- _WHAT YOU ARE ASKED TO DO_: Write out exactly the lines from the one containing "viol count: 0 (unchanged)" through the last line of the records below, including both.

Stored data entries
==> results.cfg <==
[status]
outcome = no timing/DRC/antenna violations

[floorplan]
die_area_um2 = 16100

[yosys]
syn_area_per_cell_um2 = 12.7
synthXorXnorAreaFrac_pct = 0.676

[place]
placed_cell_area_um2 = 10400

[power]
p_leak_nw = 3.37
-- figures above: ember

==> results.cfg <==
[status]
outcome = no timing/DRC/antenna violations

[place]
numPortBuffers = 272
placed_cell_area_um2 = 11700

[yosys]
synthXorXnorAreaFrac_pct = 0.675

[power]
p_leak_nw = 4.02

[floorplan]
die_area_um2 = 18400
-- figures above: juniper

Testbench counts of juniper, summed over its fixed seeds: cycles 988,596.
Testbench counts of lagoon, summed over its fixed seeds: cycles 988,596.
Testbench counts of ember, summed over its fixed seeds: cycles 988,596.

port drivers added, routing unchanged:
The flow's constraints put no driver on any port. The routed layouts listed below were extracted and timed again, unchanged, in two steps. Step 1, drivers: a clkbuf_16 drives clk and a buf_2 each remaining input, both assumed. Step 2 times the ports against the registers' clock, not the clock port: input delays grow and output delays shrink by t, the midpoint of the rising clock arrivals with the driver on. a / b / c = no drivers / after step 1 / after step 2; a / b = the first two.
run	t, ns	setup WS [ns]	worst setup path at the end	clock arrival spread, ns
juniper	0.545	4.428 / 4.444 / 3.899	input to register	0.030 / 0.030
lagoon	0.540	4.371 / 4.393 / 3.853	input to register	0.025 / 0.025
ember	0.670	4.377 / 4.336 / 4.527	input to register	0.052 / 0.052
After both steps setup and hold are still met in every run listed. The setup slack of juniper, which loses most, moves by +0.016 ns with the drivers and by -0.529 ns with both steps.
From an optimization exercise on the open Yosys and OpenROAD flow, aimed at small area, a short achievable clock period and few clock cycles; shortcuts taken in it are not production practice. Only simulation tests tie the RTL to the original design; equivalence was not proved. No run shown here takes its clock network from TritonCTS; it comes from the design's own scripts or RTL. The clock input has no modelled driver; a real chip could not lean on it and would need a root buffer or a full tree. Power figures rest on the tool's default switching activity, not on a simulated workload.

$ cat design/flow/flow/run.sh
#!/bin/bash
# The standard layout (standard.sh) with two changes: port buffers use
# a small buffer cell, and the CTS step is replaced by flow/cts.tcl, which
# builds a two-level clock tree (see flow/clock_tree.tcl) and then repairs
# timing as ORFS's CTS step does. Logs: standard_place.log, cts.log (and
# orfs/logs/.../4_1_cts.log), standard_finish.log, plus ORFS's own logs.
set -euo pipefail
ARGS=(BUFFER_PORTS_ARGS="-buffer_cell sky130_fd_sc_hd__buf_1")
bash standard.sh "${ARGS[@]}" place > standard_place.log 2>&1
FLOW_FLOW_DIR="$PWD/flow" bash standard.sh "${ARGS[@]}" run \
  RUN_SCRIPT="$PWD/flow/cts.tcl" RUN_LOG_NAME_STEM=4_1_cts > cts.log 2>&1
bash standard.sh "${ARGS[@]}" finish > standard_finish.log 2>&1
$ cat design/flow/flow/clock_tree.tcl
# Clock tree of two levels: the clock port drives nroot root buffers, each
# root drives nleaf leaf buffers, and each leaf drives the clock pins of a
# group of registers near it. The groups come from splitting the registers
# by position into halves, alternately by y and by x, until there are
# nroot*nleaf of them; a root serves nleaf neighbouring groups.
proc my_cts_split { sinks n } {
  set groups [list $sinks]
  set axis 1
  while {[llength $groups] < $n} {
    set ng {}
    foreach g $groups {
      set s [lsort -integer -index [expr {$axis + 1}] $g]
      set h [expr {[llength $s] / 2}]
      lappend ng [lrange $s 0 [expr {$h - 1}]] [lrange $s $h end]
    }
    set groups $ng
    set axis [expr {1 - $axis}]
  }
  return $groups
}

proc my_cts_centre { g } {
  set sx 0; set sy 0
  foreach s $g { incr sx [lindex $s 1]; incr sy [lindex $s 2] }
  return [list [expr {$sx / [llength $g]}] [expr {$sy / [llength $g]}]]
}

proc my_cts_buffer { block master name cx cy in_net out_net } {
  set inst [odb::dbInst_create $block $master $name]
  set w [[$inst getMaster] getWidth]
  set h [[$inst getMaster] getHeight]
  $inst setLocation [expr {$cx - $w / 2}] [expr {$cy - $h / 2}]
  $inst setPlacementStatus PLACED
  [$inst findITerm A] connect $in_net
  [$inst findITerm X] connect $out_net
  return $inst
}

proc my_cts_build { nroot nleaf root_cell leaf_cell } {
  set db [ord::get_db]
  set block [ord::get_db_block]
  set rmaster [$db findMaster $root_cell]
  set lmaster [$db findMaster $leaf_cell]
  set clknet [$block findNet clk]
  set sinks {}
  foreach it [$clknet getITerms] {
    set bb [[$it getInst] getBBox]
    lappend sinks [list $it [expr {([$bb xMin] + [$bb xMax]) / 2}] \
                           [expr {([$bb yMin] + [$bb yMax]) / 2}]]
  }
  puts "my_cts: [llength $sinks] clock sinks"
  set groups [my_cts_split $sinks [expr {$nroot * $nleaf}]]
  for {set r 0} {$r < $nroot} {incr r} {
    set rnet [odb::dbNet_create $block "clknet_root_$r"]
    $rnet setSigType CLOCK
    set leaves [lrange $groups [expr {$r * $nleaf}] [expr {$r * $nleaf + $nleaf - 1}]]
    set all {}
    for {set l 0} {$l < $nleaf} {incr l} {
      set g [lindex $leaves $l]
      set all [concat $all $g]
      lassign [my_cts_centre $g] cx cy
      set lnet [odb::dbNet_create $block "clknet_leaf_${r}_$l"]
      $lnet setSigType CLOCK
      foreach s $g {
        set it [lindex $s 0]
        $it disconnect
        $it connect $lnet
      }
      my_cts_buffer $block $lmaster "clkleaf_${r}_$l" $cx $cy $rnet $lnet
      puts "my_cts: leaf $r/$l at ($cx, $cy) drives [llength $g] sinks"
    }
    lassign [my_cts_centre $all] cx cy
    my_cts_buffer $block $rmaster "clkroot_$r" $cx $cy $clknet $rnet
    puts "my_cts: root $r at ($cx, $cy)"
  }
}
$ cat design/flow/flow/cts.tcl
# Replaces ORFS's CTS step (scripts/cts.tcl): the same steps, except that
# the clock tree is built by my_cts_build (clock_tree.tcl), two
# levels of buffers, instead of TritonCTS's H-tree.
utl::set_metrics_stage "cts__{}"
source $::env(SCRIPTS_DIR)/load.tcl
erase_non_stage_variables cts
load_design 3_place.odb 3_place.sdc

source $::env(FLOW_FLOW_DIR)/clock_tree.tcl
my_cts_build 4 2 sky130_fd_sc_hd__clkbuf_16 sky130_fd_sc_hd__clkbuf_16
global_connect
set_propagated_clock [all_clocks]

set_placement_padding -global \
  -left $::env(CELL_PAD_IN_SITES_DETAIL_PLACEMENT) \
  -right $::env(CELL_PAD_IN_SITES_DETAIL_PLACEMENT)
detailed_placement
estimate_parasitics -placement
report_clock_latency

repair_timing_helper
detailed_placement
check_placement -verbose

report_metrics 4 "cts final"
orfs_write_db $::env(RESULTS_DIR)/4_1_cts.odb
orfs_write_sdc $::env(RESULTS_DIR)/4_cts.sdc
$ cat design/flow/standard.sh
#!/bin/bash
# synth_recipe.tcl (not shown) runs the flow's synth.tcl, then flattens the netlist and writes it again
# the make line also repeats each setting of config.mk as NAME=value (left out here)
make -C /OpenROAD-flow-scripts/flow DESIGN_CONFIG=/design/flow/config.mk WORK_HOME=/design/flow/orfs CLKGATE_MAP_FILE= SYNTH_SCRIPT=/design/flow/synth_recipe.tcl "${@:-finish}"
$ cat design/flow/config.mk
export PLATFORM = sky130hd
export DESIGN_NAME = btcp_rx_check
export DESIGN_NICKNAME = btcp_rx_check
export VERILOG_FILES = /design/flow/design.v
export SDC_FILE = /design/flow/constraint.sdc
export NUM_CORES = 4
export LEC_CHECK = 0
export CAP_MARGIN = 20
export CORE_MARGIN = 2
export CORE_UTILIZATION = 40
export SETUP_SLACK_MARGIN = 3.8
export SLEW_MARGIN = 20
$ cat design/flow/constraint.sdc
create_clock -name core_clock -period 6.0 [get_ports {clk}]
set_input_delay 1.2000 -clock core_clock [delete_from_list [all_inputs] [get_ports {clk}]]
set_output_delay 1.2000 -clock core_clock [all_outputs]
set_load 0.01 [all_outputs]
$ cat design/flow/design.v
module btcp_rx_check (
    input  wire        clk,
    input  wire        rst,
    input  wire        in_valid,
    output wire        in_ready,
    input  wire [31:0] in_data,
    input  wire        in_last,
    input  wire [2:0]  in_nbytes,    
    output wire        res_valid,
    input  wire        res_ready,
    output wire [1:0]  res_status,   
    output wire [15:0] res_seq,
    output wire [15:0] res_ack,
    output wire [7:0]  res_flags,
    output wire [7:0]  res_win,
    output wire [15:0] res_dlen,
    output wire [15:0] res_csum,     
    output wire [15:0] res_calc,     
    output wire        res_csum_ok,
    output wire [2:0]  res_type,
    output wire [9:0]  res_plen
);
    function [15:0] crc_x32;
        input [15:0] v;
        reg   [15:0] c;
        integer k;
        begin
            c = 16'h0000;
            for (k = 15; k >= 0; k = k - 1)
                c = (c[15] ^ v[k]) ? ({c[14:0], 1'b0} ^ 16'h1021)
                                   : {c[14:0], 1'b0};
            for (k = 0; k < 16; k = k + 1)
                c = c[15] ? ({c[14:0], 1'b0} ^ 16'h1021) : {c[14:0], 1'b0};
            crc_x32 = c;
        end
    endfunction
    function [15:0] crc_x8;
        input [15:0] v;
        reg   [15:0] c;
        integer k;
        begin
            c = v;
            for (k = 0; k < 8; k = k + 1)
                c = c[15] ? ({c[14:0], 1'b0} ^ 16'h1021) : {c[14:0], 1'b0};
            crc_x8 = c;
        end
    endfunction
    function [15:0] crc_d8;
        input [15:0] v;
        reg   [15:0] c;
        integer k;
        begin
            c = v;
            for (k = 0; k < 8; k = k + 1)
                c = c[0] ? ({1'b0, c[15:1]} ^ 16'h8810) : {1'b0, c[15:1]};
            crc_d8 = c;
        end
    endfunction
    reg        rx;         
    reg        ub;         
    reg        eq;         
    reg        rv;         
    reg [1:0]  uc;         
    reg [1:0]  hp;         
    reg [7:0]  cnt;        
    reg [1:0]  plo;        
    reg        big;        
    reg [15:0] sh;         
    reg [15:0] wr;         
    reg        wv;         
    wire       wf = (hp == 2'd1);
    wire       wl = ~rx;
    reg [15:0] seq_r, ack_r, dlen_r, csum_r;
    reg [7:0]  flags_r, win_r;
    reg        ok_r;
    reg [2:0]  type_r;
    reg [1:0]  status_r;
    wire acc   = in_valid & rx;
    wire h0    = (hp == 2'd0);
    wire nb1   = ~in_nbytes[2] & ~in_nbytes[1];
    wire nb12  = ~in_nbytes[2] & ~(in_nbytes[1] & in_nbytes[0]);
    wire nb123 = ~in_nbytes[2];
    wire [15:0] dh = in_data[31:16] & {{8{hp != 2'd2}}, {8{(hp != 2'd2) & ~(in_last & nb1)}}};
    wire [15:0] dl = in_data[15:0]  & {{8{~(in_last & nb12)}}, {8{~(in_last & nb123)}}};
    wire [15:0] ms = crc_x32(sh);
    wire [15:0] wd = crc_x8(dh) ^ crc_d8(dl);
    wire [7:0] cbase = h0 ? 8'hFD : cnt;
    always @(posedge clk) begin
        wr <= wd;
        if (rst) begin
            wv <= 1'b0;
            rx <= 1'b1;
            ub <= 1'b0;
            eq <= 1'b0;
            rv <= 1'b0;
            hp <= 2'd0;
        end else begin
            wv <= acc;
            if (acc) begin
                if (in_last) begin
                    rx <= 1'b0;
                    hp <= 2'd0;
                end else if (hp != 2'd3) begin
                    hp <= hp + 2'd1;
                end
            end
            if (wv & wl) begin
                ub <= (uc != 2'd0);
                eq <= (uc == 2'd0);
            end else if (ub) begin
                ub <= (uc != 2'd1);
                eq <= (uc == 2'd1);
            end else begin
                eq <= 1'b0;
            end
            if (eq)
                rv <= 1'b1;
            if (rv & res_ready) begin
                rv <= 1'b0;
                rx <= 1'b1;
            end
        end
    end
    wire        e0   = rx & (hp == 2'd0);
    wire        e1   = rx & (hp == 2'd1);
    wire        e2   = rx & (hp == 2'd2);
    wire        keep = ~(wv | ub);
    wire [7:0]  cinc  = cbase + 8'd1;
    wire        inc   = ~in_last | in_nbytes[2] | in_nbytes[1];
    wire [7:0]  cnext = (cinc & {8{inc}}) | (cbase & {8{~inc}});
    always @(posedge clk) begin
        sh <= (sh & {16{keep}}) | (((ms & {16{~wf}}) ^ wr) & {16{wv}})
            | (crc_x8(sh) & {16{ub}});
        if (acc) begin
            cnt <= cnext;
            big <= ~h0 & (big | (cnt == 8'd251 & ~in_last));
        end
        if (rx) begin
            plo <= {~in_nbytes[1], in_nbytes[0]};
            uc  <= in_nbytes[1:0] - 2'd1;
        end else if (ub) begin
            uc  <= uc - 2'd1;
        end
        if (e0) seq_r   <= in_data[31:16];
        if (e0) ack_r   <= in_data[15:0];
        if (e1) flags_r <= in_data[31:24];
        if (e1) win_r   <= in_data[23:16];
        if (e1) dlen_r  <= in_data[15:0];
        if (e2) csum_r  <= in_data[31:16];
        ok_r <= (sh == csum_r);
        case (flags_r)
        8'h02:   type_r <= 3'd1;
        8'h10:   type_r <= 3'd2;
        8'h01:   type_r <= 3'd3;
        8'h12:   type_r <= 3'd4;
        8'h11:   type_r <= 3'd5;
        default: type_r <= ({cnt, plo} != 10'd0) ? 3'd6 : 3'd0;
        endcase
        status_r <= big                           ? 2'd2 :
                    (cnt >= 8'hFD)                ? 2'd1 :
                    (cnt == 8'd252 && plo != 2'd0) ? 2'd2 : 2'd0;
    end
    assign in_ready    = rx;
    assign res_valid   = rv;
    assign res_status  = status_r;
    assign res_seq     = seq_r;
    assign res_ack     = ack_r;
    assign res_flags   = flags_r;
    assign res_win     = win_r;
    assign res_dlen    = dlen_r;
    assign res_csum    = csum_r;
    assign res_calc    = sh;
    assign res_csum_ok = ok_r;
    assign res_type    = type_r;
    assign res_plen    = {cnt, plo};
endmodule
==> results by group, run 1 <==
Route
  – DRT Pass-1 Iters: 6
  – Routed Wire Length: ~17 mm
  – Number of remaining DRC errors: 0
  – DR iter-0 viols: 232
  – Routed Antenna Nets: 0
  – WL per Instance: 18.6 um
  – Via count: approximately 4600
  – Via/cell ratio: 5.08

Logic synthesis
  – Top FF cell, synth: edfxtp_1
  – Share of the synthesized area in the top cell type: 42.5%
  – Syn Inst Count: 540
  – Syn Area/Cell: 12.2 sq um
  – Synthesized flop and latch total: 138
  – Warning count from the yosys run: 1
  – Ranking of synthesized cells by area: edfxtp_1 42%, dfxtp_1 14%, xnor2_1 12%
  – Mapped Area: 0.00657 sq mm
  – Register area share after synthesis: around 56%
  – EDFF count, synth: 93
  – Syn Nets: 588
  – Largest area contributor in the netlist: edfxtp_1
  – Asr flop ratio synth: 0%
  – Synth cell types: 54

Critical path
  – CP endpoint kind: register
  – Worst-path fanout max: 7
  – CP Class: in2reg
  – CP arrival: between 2 and 2.5 ns
  – Slowest Stage Delay on Critical Path: 0.38 ns
  – Crit path to: cnt[7]$_DFFE_PP_
  – Worst R2R Start: hp[0]$_SDFFE_PP0P_
  – Reg2Reg Setup Slack: 3.81 ns
  – Req. time, crit path: 6.02 ns
  – Crit. Startpoint: in_last
  – CP startpoint kind: input port
  – Worst reg2reg endpoint: cnt[6]$_DFFE_PP_
  – CP cell instances: buf_12 -> nor2b_4 -> nand2_4 -> nand4_1 -> o21ai_1 -> or3b_4
  – FF-to-FF path depth: 8
  – Slowest CP cell: or3b_4

Timing
  – FMAX: about 0.45 GHz
  – Min cycle time layout: 2.22 ns
  – Max-slew headroom: 48.5%
  – Slew at the pin with the worst max-slew slack: ~0.77 ns
  – Final Cycle Share: a little under two fifths
  – Final setup vio count: 0
  – Clock Skew: 0.0115 ns
  – Fin. Hold Viols: 0
  – RSZ-0062 raised after global routing: yes
  – Max Transition Viols Final: 0
  – Fin Setup TNS: 0 ns

Placed design
  – GPL Wtd Cong: 0.877
  – Buffers on Ports: approximately 150
  – HPWL after DPL: 12.5 mm
  – Post-Place Cells: around 880

Cells and area
  – Share of cells above drive strength 1: 12.4%
  – Area Growth Syn to Fin: 20.2%
  – Non-Filler Instances: 913
  – FILL cells: 1508
  – Final net count: 746

Global route
  – Initial antenna violation count: 0
  – Vias in the first global route: 4708
  – Grt ovf: 0
  – Largest net degree at the start of global routing: 33
  – First-pass GRT wire length: 26.1 mm
  – Total GRT Usage: 18.6%

Status
  – Status: complete, no violations

Clock tree
  – Reg clk slew, reported paths: 0.08 ns
  – Skew-Pair Late Insertion Delay: roughly 0.28 ns

Power and ir drop
  – Peak supply drop: 0.473 mV
  – PwrDens: 641 mW/mm^2
  – LEAKAGE: 2.83 nW

Run
  – Max-cap viol count: 0

Floorplanning
  – Die Area: 0.0175 sq mm
  – Chip width: between 100 and 150 um
  – Die H: between 100 and 150 um
  – Initial core utilization: 41.1%
  – # rows: 46
  – Ports: ~150
  – Core area: 0.0160 sq mm

Min path
  – Hold crit path type: reg2reg
[worst min path at each step]
stage | startpoint | end | slack [ns] | cells past startpoint
floorplan | big$_DFFE_PP_ | status_r[0]$_SDFF_PP0_ | 0.44 | 1
global placement | eq$_SDFF_PP0_ | rv$_SDFFE_PP0P_ | 0.46 | 2
detailed placement | eq$_SDFF_PP0_ | rv$_SDFFE_PP0P_ | 0.46 | 2
CTS | eq$_SDFF_PP0_ | rv$_SDFFE_PP0P_ | 0.47 | 2
global route | eq$_SDFF_PP0_ | rv$_SDFFE_PP0P_ | 0.49 | 2
finish | eq$_SDFF_PP0_ | rv$_SDFFE_PP0P_ | 0.47 | 2
[timing repair]
action	in CTS	in global routing
resized for setup	27	22
pin swaps	1	5
endpoints found under the setup margin	61	52
hold buffers	0	0
buffers inserted	4	12
[where the power goes]
part / switching (mW) / internal, mW
Combinational: 1.33 / 1.70
Sequential: 0.210 / 1.17
Clock: 0.292 / 0.356
[cell usage after synthesis, types with 3 or more instances]
| master | count |
|---|---|
| a21oi_1 | 22 |
| a22oi_1 | 9 |
| and2_1 | 5 |
| buf_2 | 7 |
| buf_6 | 3 |
| clkbuf_1 | 13 |
| dfxtp_1 | 45 |
| edfxtp_1 | 93 |
| ha_1 | 8 |
| inv_1 | 11 |
| mux2i_1 | 10 |
| nand2_1 | 28 |
| nand2b_1 | 4 |
| nand3_1 | 5 |
| nand4_1 | 6 |
| nor2_1 | 51 |
| nor2b_1 | 4 |
| nor3_1 | 6 |
| nor3b_1 | 4 |
| nor4_1 | 3 |
| o21ai_0 | 30 |
| o221ai_1 | 3 |
| o31ai_1 | 4 |
| or2_2 | 3 |
| xnor2_1 | 87 |
| xnor2_2 | 3 |
| xnor3_1 | 7 |
| xor2_1 | 32 |
[per-stage QoR]
| step | worst slack, ns | total power [mW] | hold WS (ns) | cell area, sq um | utilization, % |
|---|---|---|---|---|---|
| 2_1_floorplan | 3.68 | 3.76 | 0.436 | 6610 | - |
| 6_report | 3.78 | 5.06 | 0.465 | 7900 | 49.4 |
| 5_1_grt | 3.70 | 5.36 | 0.494 | 7900 | 49.4 |
| 3_3_place_gp | 3.15 | 4.16 | 0.462 | 7320 | 45.7 |
| 3_5_place_dp | 3.10 | 4.20 | 0.461 | 7320 | 45.7 |
[placed cells by master (no fill, tap or decap), types with 12 or more instances in the layout]
cell type,netlist,final
buf_1,1,145
a21oi_1,22,22
xnor2_1,87,80
edfxtp_1,93,93
nand2_1,28,27
clkbuf_16,0,12
dfxtp_2,0,14
buf_4,1,19
dfxtp_1,45,28
nor2_1,51,50
o21ai_0,30,29
xor2_1,32,28
[per-layer routing]
metal / wire length (um) / GRT usage, % / part of all wire, % / up-vias
li1: - / - / - / 2191
met1: 7220 / 24.6 / 42 / 2244
met2: 8300 / 32.0 / 49 / 171
met3: 939 / 2.15 / 5.5 / 34
met4: 532 / 5.85 / 3.1 / 0
met5: 0 / 0 / 0 / -
[critical path, delay by kind of cell]
family | cells | cell delay, ns
AOI/OAI and AO/OA | 1 | 0.17
buffers and inverters | 1 | 0.11
and+or+nand+nor | 4 | 0.77
[area by class of cell]
class | instances | area [sq um] | area share, %
Sequential cell | 138 | 3720 | 47.1
Multi-Input combinational cell | 363 | 2820 | 35.7
Timing Repair Buffer | 172 | 744 | 9.42
Buffer | 12 | 300 | 3.80
Tap cell | 216 | 270 | 3.42
Inverter | 11 | 41.3 | 0.523
Antenna cell | 1 | 2.50 | 0.0317
[flip-flops by register name, summed over array words and instances (netlist names)]
register	flops
csum_r	16
uc	2
hp	2
sh	16
wr	16
rx	1
ub	1
wv	1
win_r	8
flags_r	8
type_r	3
eq	1
cnt	8
ok_r	1
seq_r	16
plo	2
ack_r	16
rv	1
big	1
dlen_r	16
status_r	2
[cell families after synthesis]
kind of cell,after synthesis,share of synthesized area [%]
AO/OA/AOI/OAI,87,8.15
buffers and inverters,39,2.93
adder cells (fa/ha/maj),8,1.52
flip-flops,138,56.2
XOR/XNOR,134,20.9
multiplexers,11,1.69
AND/OR/NAND/NOR,123,8.62
Testbench counts, summed over its fixed seeds: cycles 28,837.
==> run 2, diff against run 1 <==
--- a/design/flow/config.mk
+++ b/design/flow/config.mk
@@ -10,3 +10,3 @@
 export CORE_UTILIZATION = 40
-export SETUP_SLACK_MARGIN = 3.8
+export SETUP_SLACK_MARGIN = 3.9
 export SLEW_MARGIN = 20
==> results by group, run 2 <==
Route
  – Routed Antenna Nets: 0 (unchanged)
  – Via/cell ratio: 5.17 (+1.7%)
  – WL per Instance: 18.9 um (+1.8%)
  – Routed Wire Length: 17.9 mm (+5.4%)
  – Number of remaining DRC errors: 0 (unchanged)
  – Via count: 4882 (+5.2%)
  – DRT Pass-1 Iters: 5 (-1)
  – DR iter-0 viols: 396 (+71%)

Logic synthesis
  – Top FF cell, synth: edfxtp_1
  – Synth cell types: 54 (unchanged)
  – Syn Inst Count: 540 (unchanged)
  – Share of the synthesized area in the top cell type: 42.5% (unchanged)
  – Synth cell count leaders: 93 x edfxtp_1, 87 x xnor2_1, 51 x nor2_1
  – EDFF count, synth: 93 (unchanged)
  – Syn Area/Cell: 12.2 sq um (unchanged)
  – Mapped Area: 0.00657 sq mm (unchanged)
  – Synthesized flop and latch total: 138 (unchanged)
  – Largest area contributor in the netlist: edfxtp_1
  – Asr flop ratio synth: 0% (unchanged)
  – Register area share after synthesis: 56.2% (unchanged)
  – Ranking of synthesized cells by area: edfxtp_1 42%, dfxtp_1 14%, xnor2_1 12%
  – Syn Nets: 588 (unchanged)
  – Warning count from the yosys run: 1 (unchanged)
  – Count leader, synth: edfxtp_1

Floorplanning
  – Initial core utilization: 41.1% (unchanged)
  – Die H: 132 um (unchanged)
  – Die Area: 0.0175 sq mm (unchanged)
  – Ports: 154 (unchanged)
  – Chip width: 132 um (unchanged)
  – # rows: 46 (unchanged)
  – Core area: 0.0160 sq mm (unchanged)

Critical path
  – CP Class: in2reg
  – Worst-path fanout max: 6 (-1)
  – Worst reg2reg endpoint: sh[6]$_DFF_P_
  – Worst R2R Start: sh[8]$_DFF_P_
  – Req. time, crit path: 6.02 ns (about the same)
  – CP endpoint kind: register
  – CP startpoint kind: input port
  – Reg2Reg Setup Slack: 3.96 ns (+0.15 ns)
  – FF-to-FF path depth: 8 (unchanged)
  – CP arrival: 2.21 ns (-0.04 ns)

Timing
  – Fin Setup TNS: 0 ns (unchanged)
  – Slew at the pin with the worst max-slew slack: 0.788 ns (+0.0159 ns)
  – Final worst slack: 3.81 ns (+0.0378 ns)
  – FMAX: 0.457 GHz (+1.7%)
  – Final Cycle Share: 36.4% (-0.63 points)
  – Hold Slack: 0.475 ns (+0.00950 ns)
  – Fin. Hold Viols: 0 (unchanged)
  – Final setup vio count: 0 (unchanged)
  – Clock Skew: 0.0163 ns (+0.00479 ns)
  – RSZ-0062 raised after global routing: yes
  – Max Transition Viols Final: 0 (unchanged)
  – Min cycle time layout: 2.19 ns (-0.0378 ns)
  – Max-slew headroom: 47.4% (-1.1 points)

Placed design
  – HPWL after DPL: 12.6 mm (+1.1%)
  – Pre-CTS setup slack: 3.09 ns (-0.0164 ns)
  – Post-Place Cells: 882 (-0.23%)
  – GPL Wtd Cong: 0.849 (-3.2%)
  – Buffers on Ports: 153 (unchanged)

Cells and area
  – Area Growth Syn to Fin: 27.9%
  – Non-Filler Instances: 945 (+3.5%)
  – Most common cell after layout, fill and taps aside: buf_1
  – Share of cells above drive strength 1: 21.4% (+9.0 points)
  – FILL cells: 1433 (-5.0%)
  – Final net count: 779 (+4.4%)
  – N_diodes: 0 (-1)
  – Commonest cells after routing, fill and taps aside: 129 x buf_1, 93 x edfxtp_1, 72 x xnor2_1, 50 x buf_4, 48 x nor2_1

Global route
  – Initial antenna violation count: 0 (unchanged)
  – Largest net degree at the start of global routing: 33 (unchanged)
  – First-pass GRT wire length: 27.0 mm (+3.5%)
  – Vias in the first global route: 4757 (+1.0%)
  – Grt ovf: 0 (unchanged)
  – Total GRT Usage: 19.4% (+0.88 points)

Power and ir drop
  – LEAKAGE: 3.11 nW (+9.8%)
  – PwrDens: 640 mW/mm^2 (-0.14%)
  – Peak supply drop: 0.492 mV (+4.1%)
  – Total power: 5.38 mW (+6.3%)

Min path
  – Hold crit path type: reg2reg
  – Hold path depth: 2 (unchanged)
  – Hold Path Sink: rv$_SDFFE_PP0P_
  – Hold path start: eq$_SDFF_PP0_

Clock tree
  – Reg clk slew, reported paths: 0.08 ns (about the same)
  – Skew-Pair Late Insertion Delay: 0.28 ns (about the same)
  – Hold_buf cts: 0 (unchanged)

Run
  – Max-cap viol count: 0 (unchanged)

Status
  – Status: complete, no violations
## run 2: cell counts after synthesis
No cell type changed its count.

- _RESPONSE AREA_:
  – Max-cap viol count: 0 (unchanged)

Status
  – Status: complete, no violations
## run 2: cell counts after synthesis
No cell type changed its count.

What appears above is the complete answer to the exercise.